Amnesty International and Human Rights Watch have led demands for Fifa and Qatar to create a fund for workers matching the $440 million World Cup prize money.
Human rights groups accuse Qatar of under-reporting deaths. The government strongly disputes reports that thousands have died on construction site accidents or from heat-related illnesses in the country’s searing summer temperatures.
Fifa has said there is “ongoing dialogue” about the fund, but in the government’s first public comment, Marri said the proposal was unworkable.
“Every death is a tragedy,” Marri said on Sunday, adding: “There is no criteria to establish these funds.
“Where are the victims, do you have names of the victims, how can you get these numbers?” he asked.
Some international trade union leaders have also said a new fund would be too complicated to set up and manage.
Qatar started a Workers’ Support and Insurance Fund in 2018 to help workers who have not been paid, which the minister said had disbursed $320 million this year alone.
“If there is a person entitled to compensation who has not received it, they should come forward and we will help them,” he said, adding that Qatar was ready to look at cases from more than a decade ago.
Qatar has faced a barrage of criticism since it was named as a surprise World Cup host in 2010, and attacks have increased this year over migrant workers, LGBTQ freedoms and women’s rights.
Last month, Qatar’s emir said the country was facing an “unprecedented campaign” of criticism ahead of the November 20 kick-off.
Marri said detractors had ignored reforms implemented since 2017 with the help of the International Labour Organization, a UN agency.
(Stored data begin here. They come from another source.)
File: src/rtl/dct_quantizer.sv
// dct_quantizer: 2-stage JPEG quantizer, one 8-lane DCT row per cycle with
// backpressure. Rounding mode set by macro DCT_QUANT_ROUND_EN (else truncation).
module dct_quantizer import jpeg_pkg::*; #(
  parameter int LANES = JPEG_LANES,
  parameter int CW = JPEG_CW,
  parameter int QW = JPEG_QW
)(
  input  logic                  clk,
  input  logic                  reset,
  input  logic [LANES*CW-1:0]   in_data,
  input  logic                  in_valid,
  output logic                  in_ready,
  input  logic                  chroma,
  output logic [LANES*QW-1:0]   out_data,
  output logic                  out_valid,
  input  logic                  out_ready,
  output logic                  out_last
);
  logic [2:0] row_q, row_d;
  logic chroma_q, chroma_d, v1_q, v2_q, l1_q, l2_q, adv, acc, sel;
  assign adv = !v2_q || out_ready;
  assign acc = in_valid && adv;
  // row 0 uses the live chroma input; the rest of the block uses the latched copy
  assign sel = (row_q == 3'd0) ? chroma : chroma_q;
  always_comb begin
    row_d = acc ? row_q + 3'd1 : row_q;
    chroma_d = (acc && row_q == 3'd0) ? chroma : chroma_q;
  end
  always_ff @(posedge clk) begin
    if (reset) begin
      row_q <= '0;
      chroma_q <= 1'b0;
      v1_q <= 1'b0;
      v2_q <= 1'b0;
      l1_q <= 1'b0;
      l2_q <= 1'b0;
    end else begin
      row_q <= row_d;
      chroma_q <= chroma_d;
      if (adv) begin
        v1_q <= in_valid;
        l1_q <= in_valid && row_q == 3'd7;
        v2_q <= v1_q;
        l2_q <= l1_q;
      end
    end
  end
  for (genvar k = 0; k < LANES; k++) begin : g_lane
    logic [16:0] recip;
    assign recip = sel ? CHROMA_RECIP[{row_q, 3'(k)}] : LUMA_RECIP[{row_q, 3'(k)}];
    quant_lane #(.CW(CW), .QW(QW)) u_lane (
      .clk   (clk),
      .reset (reset),
      .en    (adv),
      .coeff (in_data[k*CW +: CW]),
      .recip (recip),
      .q     (out_data[k*QW +: QW])
    );
  end
  assign in_ready = adv;
  assign out_valid = v2_q;
  assign out_last = l2_q;
endmodule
Other countries and groups have used “false information” and “rumours” to “discredit Qatar with deliberately misleading claims”, he said.
Marri added that some foreign politicians deployed “double standards” and used Qatar “as an arena to solve their own political problems”.
The minister did not give an example, but Qatar last week summoned the German ambassador over comments made by the country’s interior minister.
Some critics also acted through “racism”, Marri claimed.
“They don’t want to allow a small country, an Arab country, an Islamic country, to organise the World Cup,” he said.
“They know very well about the reforms that have been made, but they don’t acknowledge it because they have racist motivations.”
The government has established a minimum wage of 1,000 riyals (€277) a month, and passed laws against trafficking and limiting the hours that can be worked in extreme heat.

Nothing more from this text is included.